(Collected data entries)

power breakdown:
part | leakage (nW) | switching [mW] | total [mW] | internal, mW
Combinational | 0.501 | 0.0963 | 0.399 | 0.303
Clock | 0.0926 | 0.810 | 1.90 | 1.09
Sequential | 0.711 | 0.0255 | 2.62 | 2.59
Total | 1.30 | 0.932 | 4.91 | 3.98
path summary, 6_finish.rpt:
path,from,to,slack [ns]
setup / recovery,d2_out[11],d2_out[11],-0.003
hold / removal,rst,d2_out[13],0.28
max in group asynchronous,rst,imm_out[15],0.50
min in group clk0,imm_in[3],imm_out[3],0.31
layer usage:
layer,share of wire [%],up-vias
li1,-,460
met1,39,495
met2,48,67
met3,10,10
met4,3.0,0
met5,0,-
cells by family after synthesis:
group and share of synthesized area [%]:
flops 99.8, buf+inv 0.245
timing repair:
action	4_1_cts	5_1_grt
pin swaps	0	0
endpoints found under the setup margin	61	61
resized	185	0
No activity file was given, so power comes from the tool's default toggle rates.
### ./config.mk
export PLATFORM = sky130hd
export DESIGN_NAME = MEM_WB
export DESIGN_NICKNAME = MEM_WB
export VERILOG_FILES = /design/flow/design.v
export SDC_FILE = /design/flow/constraint.sdc
export NUM_CORES = 4
export LEC_CHECK = 1
export CORE_AREA = 10 10 114 114
export DIE_AREA = 0 0 124 124
### ./constraint.sdc
current_design MEM_WB

set clk_period 1.0
set clk_io_pct 0.2

create_clock -name clk0 -period $clk_period [get_ports {clk}]

set non_clock_inputs [all_inputs -no_clocks]
set_input_delay [expr $clk_period * $clk_io_pct] -clock clk0 $non_clock_inputs
set_output_delay [expr $clk_period * $clk_io_pct] -clock clk0 [all_outputs]
### ./design.v
module MEM_WB(
    input clk, rst,
    input [15:0] mdata_in, alu_in,
    input [2:0] wreg_in,
    input rwrite_in, mreg_in,
    output reg [15:0] mdata_out, alu_out,
    output reg [2:0] wreg_out,
    output reg rwrite_out, mreg_out
);
    always @(posedge clk or posedge rst) begin
        if (rst) begin
            {mdata_out, alu_out, wreg_out} <= 0;
            {rwrite_out, mreg_out} <= 0;
        end else begin
            mdata_out <= mdata_in; alu_out <= alu_in; wreg_out <= wreg_in;
            rwrite_out <= rwrite_in; mreg_out <= mreg_in;
        end
    end
endmodule
### ./run.sh
#!/bin/bash
# OpenROAD 26Q1-2900-gdf79404cd8, Yosys 0.63+post, stock flow scripts
make -C /OpenROAD-flow-scripts/flow DESIGN_CONFIG=/design/flow/config.mk WORK_HOME=/design/flow/orfs finish
==> results.yml <==
# generated from flow reports
global_route:
  grt_pass1_wl_mm: 4.71
  grt_max_degree: 38
  overflow: 0
  track_usage_pct: 4.08
  antenna_found_initial: 0
  grt_pass1_vias: 773
final_timing:
  finalHoldViolations: 0
  worstMarginPinSlew_ns: 0.208
  rsz0062_at_grt: "yes"
  slew_headroom_pct: 86.1
  setup_viol: 0
  period_needed_ns: 0.982
  fin_hold_ws_ns: 0.284
  maxSlewViolCount: 0
  timing.fmax_mhz: 1020
  finalCritPeriodShare_pct: 98.2
cells_and_area:
  comb_cells: 0
  final_util_pct: 17.1
  logic_area_um2: 0
  drive_gt1_share_pct: 38.5
  area_delta_synth_final_pct: 91.5
yosys:
  yosysChipArea_um2: 930
  postSynthSeqShare_pct: 99.6
  syn_area_um2: 930
  postSynthCellCount: 38
  ys_warn_count: 1
  synthTopCellsByArea: "dfrtp_1 100%, inv_1 0.40%"
  ys_ff: 37
  yosysTopAreaCell: "dfrtp_1"
  synth.distinct_cells: 2
  synth.avg_cell_area_um2: 24.5
  top_area_share_pct: 99.6
  ys_cells: 38
placed_design:
  place.gp.congestion: 0.696
  io_buffers: 75
drt:
  drt_pass1_iterations: 2
  num_vias: 638
  drt-initial-drc-count: 10
  via_per_inst: 2.47
  ant_nets: 0
  n_antenna_cell: 0
  wirelength_mm: 3.16
  drc: 0
  wl_per_cell_um: 12.3
setup_path:
  crit_path_top_delay_cell: "dfrtp_1"
  crit_required_ns: 0.80
  path_max_fanout: 1
  cp_cell_sequence: "buf_2"
  startpoint_type: "flop"
  cp.arrival_ns: 0.78
  max_stage_delay_ns: 0.37
  path_delay_family: "flip-flops"
  critPathCaptureType: "output port"
  crit_type: "reg -> out"
  cp.buffers_inverters: 1
floorplan:
  fp_util_pct: 8.92
  rows: 37
  dieWidth_um: 124
  coreArea_um2: 10400
  io_pins: 76
  fp.dieH_um: 124
  die-area_um2: 15400
power:
  power.leakage_uw: 0.000783
  p_per_area_nw_per_um2: 1630
  total_power_uw: 2900
  ir_worst_vdd_v: 0.000460
min_path:
  worstHoldPathType: "in -> async"
clock_network:
  post_cts_buffers: 0
  clockRootBuffer: "clkbuf_8"
  cts_buffer_depth: 2
  cts_tree: "done"
  cts.sinks: 37
  cts_buffers: 5
  htreeDepth: 2
  path_clk_slew_ns: 0.08
run:
  warning_count: 27
  cap_violations: 0
outcome:
  status: "completed"
stage by stage:
stage	area (µm²)	TNS [ns]	instances	setup slack [ns]
global placement	1870	-0.0813	250	-0.0415
detailed placement	1870	-0.0571	250	-0.0210
finish	1780	0	258	0.0184
CTS	1780	-0.00235	258	-0.00124
global route	1780	-0.337	258	-0.0337
floorplan	933	0	38	0.488
placed cells by master, fill, tap and decap left out, drive strengths merged:
master / Yosys / layout
clkinv: 0 / 3
clkinvlp: 0 / 1
buf: 0 / 38
clkdlybuf4s50: 0 / 38
clkbuf: 0 / 5
dfrtp: 37 / 37
logic make-up (layout without fill, tap and decap cells):
family                 Yosys count  count (layout)  share of synthesized area, %
buffers and inverters            1              85                         0.403
DFF                             37              37                          99.6
state kept, by name, indices dropped and copies added (netlist names):
name	cells
rwrite_out	1
mdata_out	16
alu_out	16
wreg_out	3
mreg_out	1
timing repair:
action | in CTS | in global routing
hold buffers | 0 | 0
setup endpoints to repair | 37 | 27
hold endpoints to repair | 0 | 0
resized | 115 | 0
where the power goes:
part / switching [µW] / internal (µW) / total (µW)
registers: 15.3 / 1570 / 1580
clock network: 564 / 494 / 1060
logic: 70.1 / 185 / 255
total: 649 / 2250 / 2900
layer usage:
metal / global-route usage [%] / share of wire, % / vias to the layer above
met3: 2.39 / 15 / 5
li1: - / - / 278
met5: 0 / 0 / -
met1: 4.96 / 39 / 301
met4: 1.01 / 2.8 / 0
met2: 6.13 / 43 / 54
area by class of cell:
| cell class | count | area, µm² |
|---|---|---|
| clock inverter | 3 | 22.5 |
| inverter | 1 | 7.51 |
| timing repair buffer | 76 | 586 |
| fill | 1155 | 8640 |
| clock buffer | 5 | 68.8 |
| tap | 136 | 170 |
| sequential | 37 | 926 |
how the worst max path moves through the flow:
stage,endpoint,slack [ns],startpoint,cells past startpoint
after CTS,wreg_out[1],-0.001,wreg_out[1],1
after global routing,alu_out[8],-0.03,alu_out[8],1
final,wreg_out[1],0.02,wreg_out[1],1
Yosys cell counts:
cell type	n
inv_1	1
dfrtp_1	37
Power figures rest on the tool's default switching activity, not on a simulated workload.
==> design/flow/design.v <==
module ThirdStage(
	input logic clk,
	input logic rst,
  input logic [ 16-1:0 ] inRdDataA,
  input logic [ 16-1:0 ] inRdDataB,
	input logic [ 16-1:0 ] inAluOut,
	input logic [ 2-1:0 ] inBrCode,
	input logic [ 16-1:0 ] dataFromRegister,
	input logic inIsLoadInsn,		 
	input logic inIsStoreInsn,		 
	input logic inRgWrEnable,
	input logic[ 16-1 : 0 ] inConstant,
	input logic [ 5-1:0 ] inWrRg,	 
	input logic inPcWrEnable,
  output logic [ 16-1:0 ] outRdDataA,
  output logic [ 16-1:0 ] outRdDataB,
	output logic [ 16-1:0 ] wrData,	 
	output logic [ 16-1:0 ] outAluOut,
	output logic [ 2-1:0 ] outBrCode,
	output logic outIsLoadInsn,		 
	output logic outIsStoreInsn,		 
	output logic outRgWrEnable,
	output logic[ 16-1 : 0 ] outConstant,
	output logic [ 5-1:0 ] outWrRg,
	output logic outPcWrEnable,
	input logic [ 16-1:0 ] inWrData,
	output logic [ 16-1:0 ] outWrData
);
	always_ff @( posedge clk or negedge rst ) begin
		if( !rst ) begin
      outRdDataA <= 1'b0;
      outRdDataB <= 1'b0;
			outAluOut <= 1'b0;
			wrData <= 1'b0;
			outIsLoadInsn <= 1'b0;
			outIsStoreInsn <= 1'b0;
			outRgWrEnable <= 1'b0;
			outWrRg <= 1'b0;
			outBrCode <= 1'b0;
			outConstant <= 1'b0;
			outPcWrEnable <= 1'b0;
			outWrData <= 1'b0;
		end
		else begin
      outRdDataA <= inRdDataA;
      outRdDataB <= inRdDataB;
			outAluOut <= inAluOut;
			wrData <= dataFromRegister;
			outIsLoadInsn <= inIsLoadInsn;
			outIsStoreInsn <= inIsStoreInsn;
			outRgWrEnable <= inRgWrEnable;
			outWrRg <= inWrRg;
			outBrCode <= inBrCode;
			outConstant <= inConstant;
			outPcWrEnable <= inPcWrEnable;
			outWrData <= inWrData;
		end
	end
endmodule
==> design/flow/run.sh <==
#!/bin/bash
# OpenROAD 26Q1-2900-gdf79404cd8, Yosys 0.63+post, stock flow scripts
make -C /OpenROAD-flow-scripts/flow DESIGN_CONFIG=/design/flow/config.mk WORK_HOME=/design/flow/orfs finish
==> design/flow/config.mk <==
export PLATFORM = sky130hd
export DESIGN_NAME = ThirdStage
export DESIGN_NICKNAME = ThirdStage
export VERILOG_FILES = /design/flow/design.v
export SDC_FILE = /design/flow/constraint.sdc
export NUM_CORES = 4
export LEC_CHECK = 1
export CORE_UTILIZATION = 40
==> design/flow/constraint.sdc <==
current_design ThirdStage

set clk_period 1.0
set clk_io_pct 0.2

create_clock -name clk0 -period $clk_period [get_ports {clk}]

set non_clock_inputs [all_inputs -no_clocks]
set_input_delay [expr $clk_period * $clk_io_pct] -clock clk0 $non_clock_inputs
set_output_delay [expr $clk_period * $clk_io_pct] -clock clk0 [all_outputs]
===== /design/flow/config.mk =====
export PLATFORM = sky130hd
export DESIGN_NAME = alu
export DESIGN_NICKNAME = alu
export VERILOG_FILES = /design/flow/design.v
export SDC_FILE = /design/flow/constraint.sdc
export NUM_CORES = 4
export LEC_CHECK = 1
export CORE_AREA = 10 10 71 71
export DIE_AREA = 0 0 81 81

Problem: Please give an exact copy of the entries above, from the line with "export DESIGN_NAME = ThirdStage" down to the line with "current_design ThirdStage", inclusive, and nothing else.

Exercise response:
export DESIGN_NAME = ThirdStage
export DESIGN_NICKNAME = ThirdStage
export VERILOG_FILES = /design/flow/design.v
export SDC_FILE = /design/flow/constraint.sdc
export NUM_CORES = 4
export LEC_CHECK = 1
export CORE_UTILIZATION = 40
==> design/flow/constraint.sdc <==
current_design ThirdStage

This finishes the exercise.